Kilka tygodni temu informowaliśmy o tym, że radny Krzysztof Pieczyński (Forum Samorządowe) zwrócił się do władz miasta o wprowadzenie okresowo darmowej komunikacji miejskiej, gdy w Katowicach występuje smog. Miasto odpowiedziało na propozycję radnego stwierdzeniem, że prezydent nie jest władny w tym zakresie.
Radny Pieczyński napisał w interpelacji:
„W miesiącach od listopada do stycznia istnieje największego zagrożenie wystąpienia smogu w naszym mieście. W skład smogu wchodzą pyły, a także związki chemiczne, które są ogromnym zagrożeniem dla zdrowia mieszkańców. Poza czynnikami atmosferycznymi ogromny wpływ na smog mają samochody, które wzbijają kurz leżący już na ulicach, powodując tzw. pylenie wtórne. W związku z powyższym, aby w znacznym stopniu ograniczyć występowanie smogu, proszę o rozważenie wprowadzenia darmowej komunikacji miejskiej w dniach, gdy normy zanieczyszczeń powietrza w Katowicach będą znacząco przekraczane.
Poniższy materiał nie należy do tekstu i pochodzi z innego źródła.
===== flow/config.mk =====
export PLATFORM = sky130hd
export DESIGN_NAME = simpleALU
export DESIGN_NICKNAME = simpleALU
export VERILOG_FILES = /design/flow/design.v
export SDC_FILE = /design/flow/constraint.sdc
export NUM_CORES = 4
export LEC_CHECK = 1
export CORE_UTILIZATION = 50

===== flow/constraint.sdc =====
current_design simpleALU

set clk_period 17.5
set clk_io_pct 0.2

create_clock -name clk0 -period $clk_period

set non_clock_inputs [all_inputs -no_clocks]
set_input_delay [expr $clk_period * $clk_io_pct] -clock clk0 $non_clock_inputs
set_output_delay [expr $clk_period * $clk_io_pct] -clock clk0 [all_outputs]

===== flow/design.v =====
module simpleALU (
	input		signed	[15:0]	in_A, in_B,	 
	input 				[2:0] 	opcode,		 
	output	reg	signed	[31:0]	result,		 
	output	reg					is_ovf		 
);
	wire [15:0] res_add, res_sub, res_shi;
	wire [31:0] res_mul;
	wire		ovf_add, ovf_sub, ovf_mul, ovf_shi;
	always @(*) begin
		case (opcode)
			3'b000: begin
				result <= {{16{res_add[15]}}, res_add};
				is_ovf <= ovf_add;
			end
			3'b001: begin
				result <= {{16{res_sub[15]}}, res_sub};
				is_ovf <= ovf_sub;
			end
			3'b010: begin
				result <= res_mul;
				is_ovf <= ovf_mul;
			end
			3'b011, 3'b100, 3'b101, 3'b110: begin
				result <= {{16{res_shi[15]}}, res_shi};
				is_ovf <= ovf_shi;
			end
			default: begin
				result <= 32'bx;
				is_ovf <= 1'bx;
			end
		endcase
	end
	adder		adder1		(.in_A(in_A), .in_B(in_B), .result(res_add), .is_ovf(ovf_add));
	subtractor	subtractor1	(.in_A(in_A), .in_B(in_B), .result(res_sub), .is_ovf(ovf_sub));
	multiplier	multiplier1	(.in_A(in_A), .in_B(in_B), .result(res_mul), .is_ovf(ovf_mul));
	shifters	shifters1	(.in_A(in_A), .in_B(in_B), .opcode(opcode[1:0]), .result(res_shi), .is_ovf(ovf_shi));
endmodule
module adder (
	input  signed	[15:0]	in_A, in_B,	 
	output signed	[15:0]	result,		 
	output 					is_ovf		 
);
	assign result = in_A + in_B;
	assign is_ovf = (~in_A[15] & ~in_B[15] & result[15]) | (in_A[15] & in_B[15] & ~result[15]);
endmodule
module subtractor (
	input  signed	[15:0]	in_A, in_B,	 
	output signed	[15:0]	result,		 
	output 					is_ovf		 
);
	assign result = in_A - in_B;
	assign is_ovf = (in_A[15] & ~in_B[15] & ~result[15]) | (~in_A[15] & in_B[15] & result[15]);
endmodule
module multiplier (
	input  signed	[15:0]	in_A, in_B,	 
	output signed	[31:0]	result,		 
	output 					is_ovf		 
);
	assign result = in_A * in_B;
	assign is_ovf = 0;
endmodule
module shifters (
	input	signed	[15:0]	in_A,
	input			[15:0]	in_B,		 
	input 			[1:0] 	opcode,		 
	output	signed	[15:0]	result,		 
	output					is_ovf		 
);
	assign is_ovf = 0;
	assign result = (opcode == 2'b11) ? in_A << in_B :	 
					(opcode == 2'b00) ? in_A >> in_B :	 
					(opcode == 2'b01) ? in_A <<< in_B :	 
					(opcode == 2'b10) ? {{16{in_A[15]}}, in_A} >>> in_B :	 
					16'bx;
endmodule

===== flow/run.sh =====
#!/bin/bash
# OpenROAD 26Q1-2900-gdf79404cd8, Yosys 0.63+post, stock flow scripts
make -C /OpenROAD-flow-scripts/flow DESIGN_CONFIG=/design/flow/config.mk WORK_HOME=/design/flow/orfs finish

==> impl_metrics.tcl <==
# yosys + openroad results
set metrics [dict create \
    dr.pass1.iters 5 \
    fp-utilization_pct 50.90 \
    vias 12510 \
    regArea_sq_um 0 \
    drc 0 \
    lay_top_cells "321 x inv_1, 264 x fa_1, 174 x nand2_1" \
    diodes 0 \
    routed_wl_um 44530 \
    use_met2_pct 52.98 \
    drive_above_1_share_pct 5.137 \
    grt_pass1_vias 12960 \
    cap_violations 0 \
    place_hpwl_um 34150 \
    openroad.warnings 50 \
    min-delay-start "opcode[2]" \
    cts_setup_buffers 0 \
    mostFrequentLayoutCell "inv_1" \
    synth.distinct_cells 78 \
    ctsResizeCount 0 \
    syn_area_sq_um 14180 \
    yosys_area_sq_um 14180 \
    netlist.area_leader.share_pct 37.27 \
    topCellsByArea "fa_1 37%, ha_1 10%, inv_1 8.5%" \
    maxSlewHeadroom_pct 27.56 \
    grt_use_total_pct 34.67 \
    die_area_sq_um 29030 \
    slew_violations 0 \
    die_w_um 170.4 \
    yosysSeqAreaShare_pct 0 \
    busiest_layer "met2" \
    grt_pass1_wl_um 72240 \
    grt_max_degree 46 \
    status "finished, final reports clean" \
    die_h_um 170.4 \
    drtIter0Drc 1000 \
    gr-total-overflow 0 \
    criticalPathCategory "input pin to primary output" \
    ios 68 \
    synthCells 1746 \
    crit_path_start_kind "input pin" \
    postCtsHoldBufs 0 \
    port_buffers 68 \
    nClkBuffers 0 \
    antenna_found_initial 0 \
    met3_usage_pct 8.856 \
    setup_viol 0 \
    rsz0062_at_grt "no" \
    gp_congestion 0.9912 \
    min_period_ps 15050 \
    ff_count 0 \
    top_area_cell "fa_1" \
    critPathRequiredTime_ps 14000 \
    hp-class "input pin to primary output" \
    syn2layout_area_growth_pct 7.254 \
    arrival_ps 11550 \
    use_met1_pct 50.36 \
    worstPathMaxFanout 18 \
    ys_cells 1746 \
    num_rows 61 \
    wl_per_cell_um 20.90 \
    vias_per_cell 5.874 \
    core_area_sq_um 27860 \
    yosys_warnings 1 \
    hold_violations 0 \
    critical_path.endpoint_type "primary output" \
    max_freq_mhz 66.45 \
    cp-startpoint "in_B[6]" \
    tightest_slew_ps 1059 \
    ant_nets 0 \
    finalClockPeriodUsage_pct 85.99 \
    syn_avg_cell_area_sq_um 8.121 \
    tns_ps 0 \
]
[cells by family (layout without fill, tap and decap cells)]
family | after synthesis | after routing | share of synthesized area [%]
multiplexers | 48 | 48 | 5.224
adder cells (fa/ha/maj) | 380 | 380 | 47.51
AND/OR/NAND/NOR | 533 | 533 | 18.13
AND-OR/OR-AND | 322 | 322 | 15.50
buffers and inverters | 429 | 435 | 11.54
XOR/XNOR | 34 | 34 | 2.100
[routing by layer]
metal	part of all wire, %	wire length, um	vias to the layer above
met1	41	18270	6163
li1	-	-	5711
met2	47	20750	523
met5	0.092	41	-
met4	4.0	1794	2
met3	8.3	3674	113
[cell usage after synthesis (4+ instances only)]
cell type	count
a211o_1	6
a211oi_1	15
a21o_1	18
a21oi_1	62
a221o_1	10
a22oi_1	7
a31oi_1	12
a41oi_1	4
and2_1	99
and3_1	8
buf_1	8
buf_2	6
clkbuf_1	86
fa_1	264
ha_1	116
inv_1	321
mux2_2	8
mux2i_1	20
mux4_2	20
nand2_1	174
nand2b_1	17
nand3_1	22
nand4_1	8
nor2_1	129
nor2b_1	7
nor3_1	23
nor4_1	15
o211ai_1	15
o21a_1	15
o21ai_0	69
o21bai_1	6
o221ai_1	14
o22ai_1	6
o311ai_0	4
o31a_1	4
o31ai_1	11
o32ai_1	4
o41ai_1	4
or2_2	8
or3_1	6
xnor2_1	25
xor2_1	9
[critical path: stages]
cell             delay (ps)
clkdlybuf4s50_1         830
ha_1                    480
fa_1                    500
inv_1                    60
fa_1                    450
fa_1                    510
inv_1                    50
fa_1                    490
fa_1                    490
inv_1                    50
fa_1                    470
inv_1                    40
ha_1                    320
o21ai_0                 250
o21ai_0                 240
a2111oi_0               970
a21oi_1                 380
a2111oi_0               560
o21bai_1                130
xnor2_1                 140
o21ai_0                 150
clkdlybuf4s50_1         480
[through the flow]
stage          hold slack [ps]  cells  setup WS, ps  cell area, sq um  utilization (%)
2_1_floorplan             7236   1746          3677             14180                -
6_report                  8288   2130          2452             15210            54.59
3_3_place_gp              8304   2130          2466             15210            54.59
5_1_grt                   8319   2130          1966             15210            54.59
4_1_cts                   8304   2130          2430             15210            54.59
3_5_place_dp              8299   2130          2510             15210            54.59
[path summary, 6_finish.rpt]
path,end,slack (ps),cells past startpoint
max,result[24],2450,22
min,result[11],8290,5
[layout make-up]
class | count | area, sq um
inverter | 326 | 1224
timing repair buffer | 109 | 968.4
multi-input combinational | 1317 | 12540
fill | 2637 | 12650
tap | 378 | 473.0
<file path="./design.v">
module clock_gating(
	input wire clk,
	input wire enable,
	output wire gated_clk
);
reg enable_latched;
always @(clk or enable) 
begin
	if (!clk)   
		enable_latched = enable;
end
assign gated_clk = clk & enable_latched;
endmodule
`timescale 1ns/1ps
module uart_lowpower_top(
	input wire clk,   
	input wire rst,   
	input wire tx_start,   
	input wire [7:0] data_in,   
	output wire tx,   
	output wire busy,   
	output wire [2:0] state   
);
	wire gated_clk;   
	wire clk_enable;  
	clock_gating u_clock_gating(
		.clk(clk),
		.enable(clk_enable),
		.gated_clk(gated_clk)
	);
	uart_tx u_uart_tx(
		.clk(clk),
		.gated_clk(gated_clk),   
		.rst(rst),
		.tx_start(tx_start),
		.data_in(data_in),
		.tx(tx),
		.busy(busy),
		.state(state),
		.clk_enable(clk_enable)   
	);
endmodule
`timescale 1ns/1ps
module uart_tx(
	input wire clk,    
	input wire gated_clk,   
	input wire rst,         
	input wire tx_start,    
	input wire [7:0] data_in,   
	output reg tx,              
	output reg busy,            
	output reg [2:0] state,     
	output reg clk_enable       
);
	localparam IDLE = 3'd0,
	           START = 3'd1,
	           DATA = 3'd2,
              STOP = 3'd3,
              DONE = 3'd4;
	reg [3:0] bit_cnt;   
	reg [7:0] shift_reg;   
	reg [3:0] baud_cnt;    
	always @(posedge clk or posedge rst) begin
		if (rst) begin
			state <= IDLE;
			busy <= 1'b0;
			bit_cnt <= 4'd0;
			baud_cnt <= 4'd0;
			shift_reg <= 8'd0;
			clk_enable <= 1'b1;   
	   end else begin
			case (state)
				IDLE: begin
					busy <= 1'b0;
					clk_enable <= 1'b0;   
					if (tx_start) begin
						shift_reg <= data_in;
						state <= START;
						busy <= 1'b1;
						baud_cnt <= 4'd0;
						clk_enable <= 1'b1;   
					end
			   end
				START: begin
					if (baud_cnt == 4'd15) begin
						baud_cnt <= 4'd0;
						bit_cnt <= 4'd0;
						state <= DATA;
					end else begin
						baud_cnt <= baud_cnt + 1;
					end
			   end
				DATA: begin
					if (baud_cnt == 4'd15) begin
						baud_cnt <= 4'd0;
						if (bit_cnt == 7) begin
							state <= STOP;
						end else begin
							bit_cnt <= bit_cnt + 1;
						end
					end else begin
						baud_cnt <= baud_cnt + 1;
					end
			   end
				STOP: begin
					if (baud_cnt == 4'd15) begin
						baud_cnt <= 4'd0;
						state <= DONE;
					end else begin
						baud_cnt <= baud_cnt + 1;
					end
				end
				DONE: begin
					busy <= 1'b0;
					state <= IDLE;
				end
				default: begin
					state <= IDLE;
				end
			endcase
		end
	end
	always @(posedge gated_clk or posedge rst) begin
		if (rst) begin
		   tx <= 1'b1;   
	   end else begin
		    case (state)
			      START: tx <= 1'b0;   
			      DATA: tx <= shift_reg[bit_cnt];   
			      STOP: tx <= 1'b1;
			      default: tx <= 1'b1;   
		    endcase
		end
	end
endmodule
</file>
<file path="./config.mk">
export PLATFORM = sky130hd
export DESIGN_NAME = uart_lowpower_top
export DESIGN_NICKNAME = uart_lowpower_top
export VERILOG_FILES = /design/flow/design.v
export SDC_FILE = /design/flow/constraint.sdc
export NUM_CORES = 4
export LEC_CHECK = 1
export CORE_AREA = 10 10 91 91
export DIE_AREA = 0 0 101 101
</file>
<file path="./run.sh">
#!/bin/bash
# OpenROAD 26Q1-2900-gdf79404cd8, Yosys 0.63+post, stock flow scripts
make -C /OpenROAD-flow-scripts/flow DESIGN_CONFIG=/design/flow/config.mk WORK_HOME=/design/flow/orfs finish
</file>
<file path="./constraint.sdc">
current_design uart_lowpower_top

set clk_period 4.4
set clk_io_pct 0.2

create_clock -name clk0 -period $clk_period [get_ports {clk}]

set non_clock_inputs [all_inputs -no_clocks]
set_input_delay [expr $clk_period * $clk_io_pct] -clock clk0 $non_clock_inputs
set_output_delay [expr $clk_period * $clk_io_pct] -clock clk0 [all_outputs]
</file>
==> summary.txt <==
Notes from the flow run.

Status:
- The flow ran to the end, and the final reports show no timing, DRC or antenna violations.

Floorplanning:
- The run gives the area inside the core boundary as 0.006350 mm².
- The run gives the number of core rows as 29.
- According to the floorplan report, the die height is 101 µm.
- The run gives the number of top-level pins as 16.
- The run puts the horizontal extent of the die at 101 µm.
- The run gives the die area as between 0.01 and 0.015 mm².
- The run gives the starting utilization of the core area as between 10% and 20%.

STA:
- The run gives the largest clock skew in the final design as 62.71 ps.
- Counting pins that exceed their max-slew limit in the final report gives 0.
- After routing, the total negative slack on setup checks comes to 0 ps.
- The run puts the number of endpoints failing setup at the final stage at 0.
- In the final report, the number of hold violations comes to 0.
- The max-slew check reports its worst relative slack as 67.69%.
- The run puts the pin slew with the least headroom to its limit at 481.0 ps.
- Setup repair after global routing left no endpoint under its margin.

Cells and area:
- The run gives the fraction of final layout cells sized beyond drive strength 1 as 19.83%.
- The run gives the most frequently placed logic cell in the final layout as sky130_fd_sc_hd__dfrtp_1.
- The run gives the layout overhead on the synthesized area as 32.22%.
- The most common logic cells in the final layout are sky130_fd_sc_hd__dfrtp_1 (20), sky130_fd_sc_hd__clkdlybuf4s50_1 (15), sky130_fd_sc_hd__nand2_1 (11).
- The run puts the post-route non-filler standard cell count at 193.
- The register with the most flip-flops in the layout has 8 of them.
- The run gives the tally of filler cells in the layout as 667.

Global route:
- The run puts the overall overflow remaining after global route at 0.
- The run gives the first-pass GRT wire length as between 3000 and 4000 µm.
- The run puts the via count of the first global-routing pass at 769.
- The run puts the number of antenna violations at the first check in global routing at 0.
- The run gives the overall track demand over capacity in global routing as 4.528%.
- The run puts the largest net degree at the start of global routing at 23.

Routing:
- The run puts the wire length on met3 at 121 µm.
- Signal nets in the final route climb as high as met4.
- The run puts the met2 wire length at 1038 µm.
- The run puts the wire length per cell at 11.67 µm.
- The run puts the detailed-routing iteration count for the pre-antenna-repair pass at 4.
- The routed design ends up with an antenna cell count of 0.
- In this run the remaining antenna-violating nets after routing total 0.
- The run puts the average vias per placed instance at between 3 and 4.
- After detailed routing, the number of remaining DRC violations is 0.
- The run puts the violation count after the first detailed-route iteration at 52.
- The run puts the total vias in the final route at 771.
- The run puts the wire length the detailed router placed on met1 at 1061 µm.
- Summed over all layers, the routed wires come to 2252 µm.

Run:
- The report counts max-capacitance violations totalling 0.
- The tool warning count for the run is 26.

Min path:
- The path class of the tightest hold or removal check is latch to clock gate.
- The run gives the hold path startpoint as u_clock_gating.enable_latched.

Pwr:
- The run puts the net switching component of the power at 0.0002399 W.
- The analysis attributes to cell leakage a power of 0.5850 nW.
- Cell internal power was estimated by the tool at ~0.00063 W.
- The run gives the net switching share of the total power as 27.65%.
- The run puts the clock share of power at 29.7%.
- The run puts the share of total power in combinational logic at 27.6%.
- The power report attributes to the sequential group a share of 42.7%.
- The run gives the maximum resistive drop on vdd as ~0.17 mV.
- The run gives the power density of the placed cells as a little over 600 mW/mm².

Critical path:
- The run gives the critical-path maximum fanout as 1.
- The startpoint identified for the worst register-to-register timing path is u_uart_tx.clk_enable.
- The critical path is of the latch to clock gate type.
- Tracing the worst setup path back leads to its startpoint at u_clock_gating.enable_latched.
- The run gives the arrival time of data at the critical path endpoint as roughly 3000 ps.
- STA classifies the critical path endpoint as a clock gate.
- The data required time reported for the critical path is 4600 ps.
- STA classifies the critical path startpoint as a latch.

Logic synthesis:
- The run gives the count of synthesis-stage warnings from yosys as 2.
- The run gives the library cell occupying the most area in the post-synthesis netlist as sky130_fd_sc_hd__dfrtp_1.
- The gate-level netlist out of Yosys references 36 unique cell types.
- The synthesis stat section lists a flop and latch total of 23.
- The run puts the chip area in the Yosys report at 0.001087 mm².
- The run gives the yosys stat cell total as 96.
- After synthesis, the mean cell area works out to between 10 and 15 µm².
- For reference, the top cells by area after synthesis are sky130_fd_sc_hd__dfrtp_1 (46%), sky130_fd_sc_hd__mux2_2 (8.3%), sky130_fd_sc_hd__dfstp_2 (4.8%).
- The run puts the cell area after synthesis at 0.001087 mm².
- The cell count after synthesis came out at 96.
- The run puts the share of the synthesized area in the top cell type at 46.03%.

CTS:
- The run puts the number of cells upsized or downsized after cts at 0.
- TritonCTS built the clock tree.
- As reported, the later end of the worst-skew pair has a clock insertion delay of 360 ps.
- The run puts the register clock-pin slew on the reported worst setup and hold paths at 60 ps.
- The run puts the post-CTS repair timing setup buffer count at 0.
- The run gives the hold buffer count at CTS as 0.

Place:
- The run gives the number of buffer cells added on primary ports as 15.
- Per the placement report, the placed cell count is 186.
- Note, the detailed placer reported a final HPWL of about 1600 µm.
- The congestion estimate from routability-driven global placement came to approximately 0.76.
-- Yosys cell counts, drive strengths merged --
master and count:
dfrtp 20, nand2 11, mux2 8, nor2 5, o21ai 5, inv 4
and3 3, buf 3, a31oi 2, and2 2, dfstp 2, ha 2
mux2i 2, mux4 2, nand2b 2, nand3 2, nor2b 2, nor3 2
xor2 2, a21oi 1, a22o 1, a32oi 1, clkbuf 1, dlxtn 1
nand3b 1, nand4 1, nor4b 1, o211a 1, o21ba 1, o22ai 1
o31ai 1, o41ai 1, or2 1, or3b 1
-- final timing paths --
check | endpoint | depth (start not counted) | slack [ps]
max | clock gate | 0 | 1620
min in group asynchronous | u_uart_tx.bit_cnt[2] | 3 | 850
max in group clk0 | u_clock_gating.enable_latched | 0 | 1690
max in group asynchronous | u_uart_tx.tx | 3 | 3200
min | clock gate | 0 | 420
max reg2reg | u_clock_gating.enable_latched | 0 | 1690
min in group clk0 | u_clock_gating.enable_latched | 0 | 470
min reg2reg | u_clock_gating.enable_latched | 0 | 470
-- logic make-up (layout without fill, tap and decap cells) --
kind of cell,Yosys count,in the layout,share of synthesized area (%)
flip-flops,22,22,50.86
AND-OR/OR-AND,15,15,9.436
XOR/XNOR,2,2,1.611
buffers and inverters,8,28,3.566
adder cells (fa/ha/maj),2,2,2.301
AND/OR/NAND/NOR,34,34,16.57
multiplexers,12,12,14.27
latches,1,1,1.380
-- metrics by stage --
stage / worst slack, ps / area, µm² / hold slack [ps] / power, W / util (%)
2_1_floorplan: 1702 / 1087 / 225.7 / 0.0005401 / -
3_3_place_gp: 1700 / 1325 / 229.0 / 0.0006139 / 20.87
3_5_place_dp: 1698 / 1325 / 231.1 / 0.0006181 / 20.87
4_1_cts: 1612 / 1438 / 423.0 / 0.0008800 / 22.64
5_1_grt: 1595 / 1438 / 437.7 / 0.0009398 / 22.64
6_report: 1616 / 1438 / 419.6 / 0.0008675 / 22.64
-- power by group through the flow --
stage	clock (W)	sequential, W	combinational [W]
CTS	0.000266	0.000372	0.000243
global route	0.000279	0.000390	0.000271
finish	0.000258	0.000371	0.000239
-- layout make-up --
class / instances / area (µm²) / area share [%]
sequential: 23 / 568.0 / 39.51
tap: 77 / 96.34 / 6.701
timing repair buffer: 17 / 165.2 / 11.49
clock inverter: 1 / 30.03 / 2.089
inverter: 4 / 15.01 / 1.044
clock buffer: 6 / 82.58 / 5.744
multi-input combinational: 65 / 480.5 / 33.42
-- layer usage --
layer	GRT usage (%)	vias to the layer above
met2	6.585	14
li1	-	381
met4	1.179	0
met5	0	-
met3	1.386	2
met1	6.415	374
No activity file was given, so power comes from the tool's default toggle rates.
Myślę, że zachęci to mieszkańców to pozostawienia w tych dniach swoich samochodów i poruszania się komunikacją miejską„.
W odpowiedzi Bogumił Sobula wiceprezydent Katowic stwierdził, że miasto nie ma wpływu na cennik KZK GOP. – Prezydent Miasta Katowice nie dysponuje instrumentami formalno-prawnymi umożliwiającymi wprowadzenia zmian w taryfie KZK GOP, obowiązującej nie tylko w Katowicach, ale na obszarze wszystkich 28 gmin członkowskich – stwierdził Sobula.
Miasto zwróciło się do KZK GOP o stanowisko w sprawie. To ma zostać przedstawione do końca grudnia.